# can mouses kill doves



## droper (Apr 27, 2011)

my doves are in a big cage outside but there are mice outside too can mice kill doves,what about moles or voles(dont know which one is the right way of spelling it)


----------



## John_D (Jan 24, 2002)

Mice won't attack birds, if that's what you mean. Birds can get sick, though, if their feed or water is contaminated by mouse droppings or urine. It could cause Paratyphoid (Salmonellosis). The presence of mice does not automatically mean that pigeons/doves will get sick, but it is not good for the mice to be able to get into the cage(s).

Voles and Moles are two different things. Voles are mouse-like and small. Moles burrow into earth and under lawns and are not a threat to pigeons.


----------



## spirit wings (Mar 29, 2008)

I have heard of mice munching on nesting or roosting pigeon's feet at night.. they can and will munch on babies.


----------



## MaryOfExeter (Sep 30, 2007)

The larger mice and rats may attack them while they sleep. The big problem is with the babies. They will kill the squabs and eat out their crop and/or back.


----------



## chayi (May 1, 2010)

MaryOfExeter said:


> The larger mice and rats may attack them while they sleep. The big problem is with the babies. They will kill the squabs and eat out their crop and/or back.


YES very true it has happened to me i have lost baby birds with there crop eaten. and rat or mice urine can be very harmful to pigeons, dogs, and even humans. I heard about people dying eating fruits contaminated by rat urine or rat bites in fruits or veggies they have bad bacterias.


----------



## Charis (Feb 11, 2007)

spirit wings said:


> I have heard of mice munching on nesting or roosting pigeon's feet at night.. they can and will munch on babies.
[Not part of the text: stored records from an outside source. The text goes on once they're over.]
**src/rtl/mips_prog_loader_if.sv**
```systemverilog
// Byte-stream ingress and memory-write egress bundle for the MIPS program loader.
// The master modport is the loader side; the slave modport is the stream source, memory and CPU side.
interface mips_prog_loader_if #(
  parameter int ADDR_W = 10
) ();

  logic              in_valid;
  logic [7:0]        in_data;
  logic              in_ready;
  logic              mem_we;
  logic [ADDR_W-1:0] mem_addr;
  logic [31:0]       mem_wdata;
  logic              busy;
  logic              done;
  logic              error;
  logic              cpu_start;
  logic [ADDR_W:0]   word_count;

  modport master (
    input  in_valid, in_data,
    output in_ready, mem_we, mem_addr, mem_wdata,
    output busy, done, error, cpu_start, word_count
  );

  modport slave (
    output in_valid, in_data,
    input  in_ready, mem_we, mem_addr, mem_wdata,
    input  busy, done, error, cpu_start, word_count
  );

endinterface

```
**src/rtl/mips_prog_loader.sv**
```systemverilog
// Loads a framed byte stream (SYNC, 16-bit count, big-endian words, XOR checksum)
// into instruction memory, then pulses cpu_start when the checksum matches.
module mips_prog_loader #(
  parameter int          ADDR_W = 10,
  parameter logic [7:0]  SYNC   = 8'hA5
) (
  input  logic             clk,
  input  logic             rst,
  mips_prog_loader_if.master bus
);

  typedef enum logic [2:0] {
    S_IDLE,
    S_CNT_H,
    S_CNT_L,
    S_DATA,
    S_WRITE,
    S_CHK
  } state_t;

  localparam logic [16:0] MAX_N = 17'(2 ** ADDR_W);

  state_t            state_q, state_d;
  logic [15:0]       n_q, n_d;
  logic [1:0]        byte_cnt_q, byte_cnt_d;
  logic [23:0]       asm_q, asm_d;
  logic [7:0]        chk_q, chk_d;
  logic [ADDR_W:0]   word_count_q, word_count_d;
  logic              in_ready_q, in_ready_d;
  logic              mem_we_q, mem_we_d;
  logic [ADDR_W-1:0] mem_addr_q, mem_addr_d;
  logic [31:0]       mem_wdata_q, mem_wdata_d;
  logic              busy_q, busy_d;
  logic              done_q, done_d;
  logic              error_q, error_d;
  logic              cpu_start_q, cpu_start_d;

  logic              accept;
  logic [15:0]       n_new;
  logic [16:0]       wc_inc;

  always_comb begin
    state_d      = state_q;
    n_d          = n_q;
    byte_cnt_d   = byte_cnt_q;
    asm_d        = asm_q;
    chk_d        = chk_q;
    word_count_d = word_count_q;
    mem_addr_d   = mem_addr_q;
    mem_wdata_d  = mem_wdata_q;
    done_d       = done_q;
    error_d      = error_q;
    cpu_start_d  = 1'b0;
    accept       = bus.in_valid && in_ready_q;
    n_new        = {n_q[15:8], bus.in_data};
    wc_inc       = 17'(word_count_q) + 17'd1;

    case (state_q)
      S_IDLE: begin
        if (accept && (bus.in_data == SYNC)) begin
          state_d      = S_CNT_H;
          done_d       = 1'b0;
          error_d      = 1'b0;
          word_count_d = '0;
          chk_d        = '0;
          byte_cnt_d   = '0;
          asm_d        = '0;
        end
      end
      S_CNT_H: begin
        if (accept) begin
          n_d     = {bus.in_data, n_q[7:0]};
          state_d = S_CNT_L;
        end
      end
      S_CNT_L: begin
        if (accept) begin
          n_d = n_new;
          // A zero-length frame or one larger than the memory is rejected before any write.
          if ((n_new == 16'd0) || ({1'b0, n_new} > MAX_N)) begin
            error_d = 1'b1;
            state_d = S_IDLE;
          end else begin
            state_d = S_DATA;
          end
        end
      end
      S_DATA: begin
        if (accept) begin
          asm_d      = {asm_q[15:0], bus.in_data};
          chk_d      = chk_q ^ bus.in_data;
          byte_cnt_d = byte_cnt_q + 2'd1;
          if (byte_cnt_q == 2'd3) begin
            state_d     = S_WRITE;
            mem_addr_d  = word_count_q[ADDR_W-1:0];
            mem_wdata_d = {asm_q, bus.in_data};
          end
        end
      end
      S_WRITE: begin
        word_count_d = word_count_q + 1'b1;
        state_d      = (wc_inc == {1'b0, n_q}) ? S_CHK : S_DATA;
      end
      S_CHK: begin
        if (accept) begin
          if (bus.in_data == chk_q) begin
            done_d      = 1'b1;
            cpu_start_d = 1'b1;
          end else begin
            error_d = 1'b1;
          end
          state_d = S_IDLE;
        end
      end
      default: state_d = S_IDLE;
    endcase

    // Handshake and strobe outputs are registered, so they follow the next state.
    in_ready_d = (state_d != S_WRITE);
    mem_we_d   = (state_d == S_WRITE);
    busy_d     = (state_d != S_IDLE);
  end

  always_ff @(posedge clk or posedge rst) begin
    if (rst) begin
      state_q      <= S_IDLE;
      n_q          <= '0;
      byte_cnt_q   <= '0;
      asm_q        <= '0;
      chk_q        <= '0;
      word_count_q <= '0;
      in_ready_q   <= 1'b0;
      mem_we_q     <= 1'b0;
      mem_addr_q   <= '0;
      mem_wdata_q  <= '0;
      busy_q       <= 1'b0;
      done_q       <= 1'b0;
      error_q      <= 1'b0;
      cpu_start_q  <= 1'b0;
    end else begin
      state_q      <= state_d;
      n_q          <= n_d;
      byte_cnt_q   <= byte_cnt_d;
      asm_q        <= asm_d;
      chk_q        <= chk_d;
      word_count_q <= word_count_d;
      in_ready_q   <= in_ready_d;
      mem_we_q     <= mem_we_d;
      mem_addr_q   <= mem_addr_d;
      mem_wdata_q  <= mem_wdata_d;
      busy_q       <= busy_d;
      done_q       <= done_d;
      error_q      <= error_d;
      cpu_start_q  <= cpu_start_d;
    end
  end

  assign bus.in_ready   = in_ready_q;
  assign bus.mem_we     = mem_we_q;
  assign bus.mem_addr   = mem_addr_q;
  assign bus.mem_wdata  = mem_wdata_q;
  assign bus.busy       = busy_q;
  assign bus.done       = done_q;
  assign bus.error      = error_q;
  assign bus.cpu_start  = cpu_start_q;
  assign bus.word_count = word_count_q;

endmodule

```
**src/flat_wrapper.sv**
```systemverilog
// flat-port wrapper written by rule: the top's interface ports become plain ports
module mips_prog_loader_flat 
#(
  parameter int          ADDR_W = 10,
  parameter logic [7:0]  SYNC   = 8'hA5
)
  (clk, rst, bus_in_valid, bus_in_data, bus_in_ready, bus_mem_we, bus_mem_addr, bus_mem_wdata, bus_busy, bus_done, bus_error, bus_cpu_start, bus_word_count);
  mips_prog_loader_if #(.ADDR_W(ADDR_W)) bus_i ();
  input  logic clk;
  input  logic rst;
  input wire logic [$bits(bus_i.in_valid)-1:0] bus_in_valid;
  input wire logic [$bits(bus_i.in_data)-1:0] bus_in_data;
  output wire logic [$bits(bus_i.in_ready)-1:0] bus_in_ready;
  output wire logic [$bits(bus_i.mem_we)-1:0] bus_mem_we;
  output wire logic [$bits(bus_i.mem_addr)-1:0] bus_mem_addr;
  output wire logic [$bits(bus_i.mem_wdata)-1:0] bus_mem_wdata;
  output wire logic [$bits(bus_i.busy)-1:0] bus_busy;
  output wire logic [$bits(bus_i.done)-1:0] bus_done;
  output wire logic [$bits(bus_i.error)-1:0] bus_error;
  output wire logic [$bits(bus_i.cpu_start)-1:0] bus_cpu_start;
  output wire logic [$bits(bus_i.word_count)-1:0] bus_word_count;
  assign bus_i.in_valid = bus_in_valid;
  assign bus_i.in_data = bus_in_data;
  assign bus_in_ready = bus_i.in_ready;
  assign bus_mem_we = bus_i.mem_we;
  assign bus_mem_addr = bus_i.mem_addr;
  assign bus_mem_wdata = bus_i.mem_wdata;
  assign bus_busy = bus_i.busy;
  assign bus_done = bus_i.done;
  assign bus_error = bus_i.error;
  assign bus_cpu_start = bus_i.cpu_start;
  assign bus_word_count = bus_i.word_count;
  mips_prog_loader #(.ADDR_W(ADDR_W), .SYNC(SYNC)) u_core (.clk(clk), .rst(rst), .bus(bus_i));
endmodule
```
Yes they will. I've known of that to happen.


----------



## whytwings (Feb 12, 2011)

I would guess mice would be just as annoying as mosquitos in some respects ....imagine trying to sleep while they are running rampant around the nest bowls and perches , it's well documented they transmit disaese / sickness if the birds mistake their droppings as seed and injest them as does often happen .


----------